Вообще же поток сознания возник в русле классического реализма: Достоевский, Толстой, Гамсун. Последний, стоящий уже у кромки и еще осуждающий символику и мифологичность, сам творил новый миф с глубочайшим подтекстом и пониманием непостижимости центра мироздания — Наблюдателя, человека. Для Гамсуна жизнь есть мистерия, таинство, боль. Большинство его героев — нагели, люди ниоткуда. Оторвавшиеся от земли, от собственной исконности, — они жалкие скорлупки в океане бытия. Циники или скептики, они мечутся, страдают, ищут, но у них уже нет корней, и потому они — живые мертвецы.

Нет, Джойс возник не на пустом месте и даже не как исход реализма.

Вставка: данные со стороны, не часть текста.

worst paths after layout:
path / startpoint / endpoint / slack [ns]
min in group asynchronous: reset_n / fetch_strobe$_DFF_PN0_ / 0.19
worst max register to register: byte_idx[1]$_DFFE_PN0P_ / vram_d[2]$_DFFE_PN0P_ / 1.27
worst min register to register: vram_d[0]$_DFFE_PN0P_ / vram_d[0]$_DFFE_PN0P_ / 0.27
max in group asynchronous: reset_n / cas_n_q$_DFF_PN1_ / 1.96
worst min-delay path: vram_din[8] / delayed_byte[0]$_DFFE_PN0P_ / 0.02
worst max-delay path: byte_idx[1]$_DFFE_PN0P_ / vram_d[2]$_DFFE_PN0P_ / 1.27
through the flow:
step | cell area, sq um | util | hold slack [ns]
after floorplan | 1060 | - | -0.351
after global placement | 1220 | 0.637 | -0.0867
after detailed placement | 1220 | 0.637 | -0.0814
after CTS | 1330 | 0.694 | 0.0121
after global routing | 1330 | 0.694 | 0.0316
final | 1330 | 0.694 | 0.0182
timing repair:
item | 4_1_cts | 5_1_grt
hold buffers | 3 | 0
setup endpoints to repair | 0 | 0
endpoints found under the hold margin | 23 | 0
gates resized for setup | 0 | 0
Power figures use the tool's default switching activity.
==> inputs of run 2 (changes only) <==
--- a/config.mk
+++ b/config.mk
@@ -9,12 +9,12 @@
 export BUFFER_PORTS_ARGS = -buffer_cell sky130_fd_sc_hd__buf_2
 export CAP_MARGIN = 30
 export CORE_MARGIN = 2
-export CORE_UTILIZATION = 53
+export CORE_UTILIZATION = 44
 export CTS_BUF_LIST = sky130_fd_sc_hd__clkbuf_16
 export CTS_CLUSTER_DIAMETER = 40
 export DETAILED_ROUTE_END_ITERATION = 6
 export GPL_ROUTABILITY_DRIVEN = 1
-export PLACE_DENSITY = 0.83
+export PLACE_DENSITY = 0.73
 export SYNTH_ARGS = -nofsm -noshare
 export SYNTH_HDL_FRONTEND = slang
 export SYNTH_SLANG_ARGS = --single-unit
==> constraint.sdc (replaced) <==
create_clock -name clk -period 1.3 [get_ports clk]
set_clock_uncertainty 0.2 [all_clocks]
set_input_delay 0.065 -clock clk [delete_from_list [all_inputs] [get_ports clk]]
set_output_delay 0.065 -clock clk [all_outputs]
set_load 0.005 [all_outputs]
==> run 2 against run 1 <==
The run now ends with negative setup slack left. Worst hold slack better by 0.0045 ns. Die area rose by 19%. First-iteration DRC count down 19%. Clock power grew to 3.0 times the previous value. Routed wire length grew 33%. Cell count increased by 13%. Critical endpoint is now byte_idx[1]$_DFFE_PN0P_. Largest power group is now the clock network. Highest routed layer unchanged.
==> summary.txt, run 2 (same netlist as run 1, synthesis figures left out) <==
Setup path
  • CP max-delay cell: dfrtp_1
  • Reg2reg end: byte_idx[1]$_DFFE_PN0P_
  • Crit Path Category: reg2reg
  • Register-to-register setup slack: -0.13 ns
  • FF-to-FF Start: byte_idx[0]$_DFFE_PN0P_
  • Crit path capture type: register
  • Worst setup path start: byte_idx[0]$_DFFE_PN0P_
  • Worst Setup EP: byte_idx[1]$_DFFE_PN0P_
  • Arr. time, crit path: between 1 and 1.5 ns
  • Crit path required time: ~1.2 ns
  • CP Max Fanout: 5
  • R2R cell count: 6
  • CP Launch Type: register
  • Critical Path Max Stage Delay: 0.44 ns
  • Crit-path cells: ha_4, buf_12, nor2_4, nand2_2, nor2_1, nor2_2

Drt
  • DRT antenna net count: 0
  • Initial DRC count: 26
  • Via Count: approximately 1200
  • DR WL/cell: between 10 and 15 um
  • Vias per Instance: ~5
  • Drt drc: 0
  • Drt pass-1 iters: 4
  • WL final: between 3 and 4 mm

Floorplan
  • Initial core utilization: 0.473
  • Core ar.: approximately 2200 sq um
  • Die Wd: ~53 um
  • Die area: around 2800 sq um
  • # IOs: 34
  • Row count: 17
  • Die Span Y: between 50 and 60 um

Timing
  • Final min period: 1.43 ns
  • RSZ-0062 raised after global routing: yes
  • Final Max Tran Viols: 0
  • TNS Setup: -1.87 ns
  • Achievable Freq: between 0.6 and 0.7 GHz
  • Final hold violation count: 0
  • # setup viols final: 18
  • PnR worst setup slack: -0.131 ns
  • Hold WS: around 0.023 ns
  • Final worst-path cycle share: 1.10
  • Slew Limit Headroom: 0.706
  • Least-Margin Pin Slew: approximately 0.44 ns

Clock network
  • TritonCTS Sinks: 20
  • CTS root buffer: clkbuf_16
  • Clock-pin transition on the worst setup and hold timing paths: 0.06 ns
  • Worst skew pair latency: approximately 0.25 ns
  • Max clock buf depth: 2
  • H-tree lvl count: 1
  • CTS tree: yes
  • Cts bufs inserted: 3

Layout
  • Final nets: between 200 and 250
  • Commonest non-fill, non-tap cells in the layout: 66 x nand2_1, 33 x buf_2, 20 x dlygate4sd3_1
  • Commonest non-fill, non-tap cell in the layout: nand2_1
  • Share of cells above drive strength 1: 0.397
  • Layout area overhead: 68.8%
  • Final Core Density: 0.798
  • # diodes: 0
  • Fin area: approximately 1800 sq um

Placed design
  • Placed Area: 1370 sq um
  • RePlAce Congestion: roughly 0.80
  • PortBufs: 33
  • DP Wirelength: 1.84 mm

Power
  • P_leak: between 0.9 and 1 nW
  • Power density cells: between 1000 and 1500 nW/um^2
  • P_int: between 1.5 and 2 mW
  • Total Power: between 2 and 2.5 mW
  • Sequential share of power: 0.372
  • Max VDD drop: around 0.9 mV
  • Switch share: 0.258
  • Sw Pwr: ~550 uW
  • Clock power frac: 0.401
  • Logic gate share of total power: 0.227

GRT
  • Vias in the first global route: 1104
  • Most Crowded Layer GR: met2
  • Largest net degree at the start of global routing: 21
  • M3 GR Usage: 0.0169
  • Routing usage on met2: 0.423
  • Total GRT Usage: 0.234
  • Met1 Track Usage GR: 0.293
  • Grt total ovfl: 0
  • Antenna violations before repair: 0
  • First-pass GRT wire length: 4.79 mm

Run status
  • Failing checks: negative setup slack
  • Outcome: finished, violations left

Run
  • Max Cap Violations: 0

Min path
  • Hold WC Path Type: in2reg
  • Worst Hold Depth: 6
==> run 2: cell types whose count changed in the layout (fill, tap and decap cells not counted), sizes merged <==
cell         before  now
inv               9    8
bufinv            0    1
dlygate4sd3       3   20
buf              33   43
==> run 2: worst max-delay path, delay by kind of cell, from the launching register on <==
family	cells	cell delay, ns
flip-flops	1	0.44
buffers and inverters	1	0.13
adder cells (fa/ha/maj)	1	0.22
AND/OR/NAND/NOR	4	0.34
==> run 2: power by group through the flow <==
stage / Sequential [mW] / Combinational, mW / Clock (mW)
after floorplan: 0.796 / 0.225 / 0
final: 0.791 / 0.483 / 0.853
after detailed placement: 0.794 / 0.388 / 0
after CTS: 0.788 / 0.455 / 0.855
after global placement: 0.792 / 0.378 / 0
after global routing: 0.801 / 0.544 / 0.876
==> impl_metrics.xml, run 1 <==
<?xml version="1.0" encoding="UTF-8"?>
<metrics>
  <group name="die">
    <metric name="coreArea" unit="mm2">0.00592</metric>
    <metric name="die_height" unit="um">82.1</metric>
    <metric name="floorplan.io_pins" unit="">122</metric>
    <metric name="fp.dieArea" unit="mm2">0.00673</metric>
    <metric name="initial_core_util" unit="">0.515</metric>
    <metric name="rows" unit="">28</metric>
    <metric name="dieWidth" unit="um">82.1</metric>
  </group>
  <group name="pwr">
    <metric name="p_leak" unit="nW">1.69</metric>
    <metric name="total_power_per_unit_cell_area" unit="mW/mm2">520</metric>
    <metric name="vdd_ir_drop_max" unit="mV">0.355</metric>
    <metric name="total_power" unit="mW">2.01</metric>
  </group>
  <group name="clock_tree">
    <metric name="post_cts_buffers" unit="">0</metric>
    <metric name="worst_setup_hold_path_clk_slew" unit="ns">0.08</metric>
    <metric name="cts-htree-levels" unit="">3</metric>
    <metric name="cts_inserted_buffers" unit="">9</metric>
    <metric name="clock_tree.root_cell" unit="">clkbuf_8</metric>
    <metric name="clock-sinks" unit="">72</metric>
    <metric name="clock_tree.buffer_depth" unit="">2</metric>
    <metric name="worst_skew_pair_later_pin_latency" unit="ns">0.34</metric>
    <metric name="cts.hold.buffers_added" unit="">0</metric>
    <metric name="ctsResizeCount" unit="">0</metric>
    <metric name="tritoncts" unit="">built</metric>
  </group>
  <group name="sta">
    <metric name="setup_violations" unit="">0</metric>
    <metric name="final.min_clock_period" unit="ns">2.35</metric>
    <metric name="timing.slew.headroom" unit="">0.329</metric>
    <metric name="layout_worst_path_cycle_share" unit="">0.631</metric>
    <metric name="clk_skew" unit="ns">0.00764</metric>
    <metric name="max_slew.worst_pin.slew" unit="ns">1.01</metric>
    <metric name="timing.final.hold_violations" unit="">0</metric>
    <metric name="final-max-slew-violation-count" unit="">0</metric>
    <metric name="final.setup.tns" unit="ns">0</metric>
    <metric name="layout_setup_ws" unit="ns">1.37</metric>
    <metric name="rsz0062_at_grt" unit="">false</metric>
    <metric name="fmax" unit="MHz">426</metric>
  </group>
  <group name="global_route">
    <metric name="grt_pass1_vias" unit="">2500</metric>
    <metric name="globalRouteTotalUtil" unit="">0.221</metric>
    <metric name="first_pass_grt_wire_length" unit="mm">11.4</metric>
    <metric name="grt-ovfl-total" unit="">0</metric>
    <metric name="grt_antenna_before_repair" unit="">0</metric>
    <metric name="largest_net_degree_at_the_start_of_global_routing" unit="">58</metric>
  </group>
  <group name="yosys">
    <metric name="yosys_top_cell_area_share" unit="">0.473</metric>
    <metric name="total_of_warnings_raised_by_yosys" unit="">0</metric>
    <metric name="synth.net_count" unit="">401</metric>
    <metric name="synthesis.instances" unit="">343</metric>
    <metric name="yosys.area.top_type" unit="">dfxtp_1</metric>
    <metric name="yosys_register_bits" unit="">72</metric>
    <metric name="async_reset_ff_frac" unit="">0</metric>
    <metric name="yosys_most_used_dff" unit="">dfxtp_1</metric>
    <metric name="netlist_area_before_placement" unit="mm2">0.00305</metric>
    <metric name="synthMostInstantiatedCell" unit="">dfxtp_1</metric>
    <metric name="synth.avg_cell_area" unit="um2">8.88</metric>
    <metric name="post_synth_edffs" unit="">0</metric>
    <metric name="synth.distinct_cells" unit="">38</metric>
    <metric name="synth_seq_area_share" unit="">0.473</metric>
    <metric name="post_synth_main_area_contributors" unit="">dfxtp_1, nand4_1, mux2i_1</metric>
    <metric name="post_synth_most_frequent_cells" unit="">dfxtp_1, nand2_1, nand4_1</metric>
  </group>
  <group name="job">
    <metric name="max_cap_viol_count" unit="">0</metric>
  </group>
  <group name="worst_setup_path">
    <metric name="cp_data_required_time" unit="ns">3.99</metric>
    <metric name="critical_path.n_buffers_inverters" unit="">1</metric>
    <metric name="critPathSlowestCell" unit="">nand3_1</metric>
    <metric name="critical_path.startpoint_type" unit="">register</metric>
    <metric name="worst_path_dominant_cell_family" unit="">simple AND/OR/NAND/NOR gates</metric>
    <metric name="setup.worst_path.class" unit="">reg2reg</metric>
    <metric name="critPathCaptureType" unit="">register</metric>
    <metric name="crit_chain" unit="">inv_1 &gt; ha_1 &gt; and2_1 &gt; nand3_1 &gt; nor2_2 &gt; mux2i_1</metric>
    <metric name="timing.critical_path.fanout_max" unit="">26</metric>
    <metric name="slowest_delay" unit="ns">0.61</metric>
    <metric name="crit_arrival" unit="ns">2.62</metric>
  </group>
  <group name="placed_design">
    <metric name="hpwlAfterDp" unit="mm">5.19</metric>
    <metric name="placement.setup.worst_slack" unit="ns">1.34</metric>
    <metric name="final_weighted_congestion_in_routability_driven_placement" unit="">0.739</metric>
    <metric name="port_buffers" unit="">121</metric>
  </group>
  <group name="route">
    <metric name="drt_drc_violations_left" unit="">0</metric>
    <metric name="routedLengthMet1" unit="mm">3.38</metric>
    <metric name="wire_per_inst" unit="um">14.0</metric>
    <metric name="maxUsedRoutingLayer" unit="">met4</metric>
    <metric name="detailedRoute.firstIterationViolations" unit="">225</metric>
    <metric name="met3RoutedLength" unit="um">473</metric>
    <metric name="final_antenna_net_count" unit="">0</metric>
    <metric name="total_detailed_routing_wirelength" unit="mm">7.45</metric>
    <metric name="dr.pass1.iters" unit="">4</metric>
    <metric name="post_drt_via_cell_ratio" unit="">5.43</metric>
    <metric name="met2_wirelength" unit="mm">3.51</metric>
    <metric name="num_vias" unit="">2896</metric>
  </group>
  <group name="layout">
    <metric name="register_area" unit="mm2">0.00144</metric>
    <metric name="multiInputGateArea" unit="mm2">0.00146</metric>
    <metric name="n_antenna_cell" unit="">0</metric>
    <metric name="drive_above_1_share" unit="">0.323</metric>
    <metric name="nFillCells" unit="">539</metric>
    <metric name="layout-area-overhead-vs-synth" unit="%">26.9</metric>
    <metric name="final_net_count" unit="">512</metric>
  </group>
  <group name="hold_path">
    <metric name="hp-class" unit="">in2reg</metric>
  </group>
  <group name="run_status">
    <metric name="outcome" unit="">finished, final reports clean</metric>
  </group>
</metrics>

Проникновение в бессознательное началось многими веками раньше. Даже Фрейд запоздал. Великолепные образцы свободных ассоциаций мы находим у Августина и Абеляра, у Паскаля и Киркегора. Толстой уже виртуозно пользовался этим приемом. А Митя Карамазов — просто гений потока сознания. Уильяму Джеймсу еще предстоит ввести эти слова в Принципы психологии, а искусство уже овладело будущим открытием: Стерн рефлексирует, Дюжарден рубит свои лавры, Дороти Ричардсон вместе со своей Мириам Гендерсон совершает паломничество по островерхим крышам, Комптон Маккензи бродит по мрачным ущельям мегаполисов, Мей Синклер изучает жизнь и смерть Хэриет Фрин, Вирджиния Вулф с маяка смотрит на волны. Дюжарден, Валери Ларбо, Итало Звево *, - перечисляет сам Джойс. Но то, что удается ему, не удавалось еще никому — ни до, ни после. Даже подражать ему невозможно: нельзя же подняться выше Джомолунгмы. Броуфи и В. Джонсон пробовали, а что вышло?

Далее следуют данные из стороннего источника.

$ cat src/rtl/hazard_ctrl.sv
// Hazard and sequencing controller for the 5-stage RV32 pipeline.
// Produces EX operand forwarding selects, load-use stalls, mispredict flushes and
// the data-memory freeze. It also keeps a sticky memory timeout flag and
// saturating stall/flush counters.
module hazard_ctrl #(
  parameter int unsigned TIMEOUT = 64,
  parameter int unsigned CNTW    = 16
) (
  input  logic            clk,
  input  logic            rst_n,
  input  logic [4:0]      id_rs1,
  input  logic [4:0]      id_rs2,
  input  logic            id_use_rs2,
  input  logic [4:0]      ex_rs1,
  input  logic [4:0]      ex_rs2,
  input  logic [4:0]      ex_rd,
  input  logic            ex_memread,
  input  logic            ex_regwrite,
  input  logic [4:0]      mem_rd,
  input  logic            mem_regwrite,
  input  logic [4:0]      wb_rd,
  input  logic            wb_regwrite,
  input  logic            ex_branch_valid,
  input  logic            ex_pred_taken,
  input  logic            ex_taken,
  input  logic            dmem_busy,
  output logic [1:0]      fwd_a,
  output logic [1:0]      fwd_b,
  output logic            pc_stall,
  output logic            ifid_stall,
  output logic            pipe_freeze,
  output logic            ifid_flush,
  output logic            ctrlf,
  output logic            flushpos,
  output logic            flushneg,
  output logic            mem_timeout,
  output logic [CNTW-1:0] stall_cnt,
  output logic [CNTW-1:0] flush_cnt
);

  localparam int unsigned WaitW = $clog2(TIMEOUT + 1);
  localparam logic [WaitW-1:0] WaitMax  = WaitW'(TIMEOUT);
  localparam logic [WaitW-1:0] WaitTrip = WaitW'(TIMEOUT - 1);

  typedef enum logic [1:0] {StRun, StWait, StShadow} state_e;

  state_e            state_q, state_d;
  logic              shadow_flag_q, shadow_flag_d;
  logic [WaitW-1:0]  wait_cnt_q, wait_cnt_d;
  logic              mem_timeout_q, mem_timeout_d;
  logic [CNTW-1:0]   stall_cnt_q, stall_cnt_d;
  logic [CNTW-1:0]   flush_cnt_q, flush_cnt_d;

  logic shadow, lu, mp;
  logic cls_freeze, cls_mispred, cls_loaduse;

  // EX writes the register file through later stages; only its rd matters here.
  logic unused_ex_regwrite;
  assign unused_ex_regwrite = ex_regwrite;

  function automatic logic [1:0] fwd_sel(input logic [4:0] rs);
    if (mem_regwrite && (mem_rd != 5'd0) && (mem_rd == rs)) begin
      return 2'b10;
    end else if (wb_regwrite && (wb_rd != 5'd0) && (wb_rd == rs)) begin
      return 2'b01;
    end else begin
      return 2'b00;
    end
  endfunction

  // Hazard detection and cycle classification (FREEZE > MISPRED > LOADUSE > RUN).
  always_comb begin
    // A flushed bubble in IF/ID carries stale rs fields, so lu is masked.
    shadow      = (state_q == StShadow) || ((state_q == StWait) && shadow_flag_q);
    lu          = ex_memread && (ex_rd != 5'd0) &&
                  ((ex_rd == id_rs1) || (id_use_rs2 && (ex_rd == id_rs2))) && !shadow;
    mp          = ex_branch_valid && (ex_pred_taken != ex_taken);
    cls_freeze  = rst_n && dmem_busy;
    cls_mispred = rst_n && !dmem_busy && mp;
    cls_loaduse = rst_n && !dmem_busy && !mp && lu;
  end

  // Combinational control outputs, all forced low while in reset.
  always_comb begin
    fwd_a       = 2'b00;
    fwd_b       = 2'b00;
    pc_stall    = 1'b0;
    ifid_stall  = 1'b0;
    pipe_freeze = 1'b0;
    ifid_flush  = 1'b0;
    ctrlf       = 1'b0;
    flushpos    = 1'b0;
    flushneg    = 1'b0;
    if (rst_n) begin
      fwd_a = fwd_sel(ex_rs1);
      fwd_b = fwd_sel(ex_rs2);
    end
    if (cls_freeze) begin
      pipe_freeze = 1'b1;
      pc_stall    = 1'b1;
      ifid_stall  = 1'b1;
    end else if (cls_mispred) begin
      flushpos   = ex_taken;
      flushneg   = !ex_taken;
      ifid_flush = 1'b1;
      ctrlf      = 1'b1;
    end else if (cls_loaduse) begin
      pc_stall   = 1'b1;
      ifid_stall = 1'b1;
      ctrlf      = 1'b1;
    end
  end

  // Next-state for the sequencer, the timeout watchdog and the counters.
  always_comb begin
    state_d       = StRun;
    shadow_flag_d = 1'b0;
    if (dmem_busy) begin
      state_d       = StWait;
      // Entering or staying in WAIT remembers whether a shadow is still owed.
      shadow_flag_d = shadow;
    end else if (mp) begin
      state_d = StShadow;
    end else if ((state_q == StWait) && shadow_flag_q) begin
      state_d = StShadow;
    end

    if (!dmem_busy) begin
      wait_cnt_d = '0;
    end else if (wait_cnt_q == WaitMax) begin
      wait_cnt_d = wait_cnt_q;
    end else begin
      wait_cnt_d = wait_cnt_q + 1'b1;
    end

    mem_timeout_d = mem_timeout_q || (dmem_busy && (wait_cnt_q >= WaitTrip));

    stall_cnt_d = stall_cnt_q;
    if (pc_stall && (stall_cnt_q != '1)) begin
      stall_cnt_d = stall_cnt_q + 1'b1;
    end
    flush_cnt_d = flush_cnt_q;
    if (cls_mispred && (flush_cnt_q != '1)) begin
      flush_cnt_d = flush_cnt_q + 1'b1;
    end
  end

  // State registers with synchronous active-low reset.
  always_ff @(posedge clk) begin
    if (!rst_n) begin
      state_q       <= StRun;
      shadow_flag_q <= 1'b0;
      wait_cnt_q    <= '0;
      mem_timeout_q <= 1'b0;
      stall_cnt_q   <= '0;
      flush_cnt_q   <= '0;
    end else begin
      state_q       <= state_d;
      shadow_flag_q <= shadow_flag_d;
      wait_cnt_q    <= wait_cnt_d;
      mem_timeout_q <= mem_timeout_d;
      stall_cnt_q   <= stall_cnt_d;
      flush_cnt_q   <= flush_cnt_d;
    end
  end

  assign mem_timeout = mem_timeout_q;
  assign stall_cnt   = stall_cnt_q;
  assign flush_cnt   = flush_cnt_q;

endmodule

* Псевдоним друга Джойса Этторе Шмица.

Если с Гёте и Шопенгауэра началась поэтизация философии, то с Джойса началась интеллектуализация литературы, ее конвергенция с философией и психологией. После Ницше уже нельзя было философствовать скучно, серо, монотонно. Фрейд, Юнг, Шпенглер, Бергсон, Марсель, Бердяев, Шестов, Сантаяна, Ортега, Сартр, Ясперс — блестящие стилисты, рапсоды, чей поэтический дар оживил сферу чистого духа. Сартра, Камю, Марселя уже не устраивает даже этот синтез — свою философию они перекладывают на язык искусства и наоборот. Художники и философы все глубже осознают мифологичность искусства и науки и на этой основе синтезируют их.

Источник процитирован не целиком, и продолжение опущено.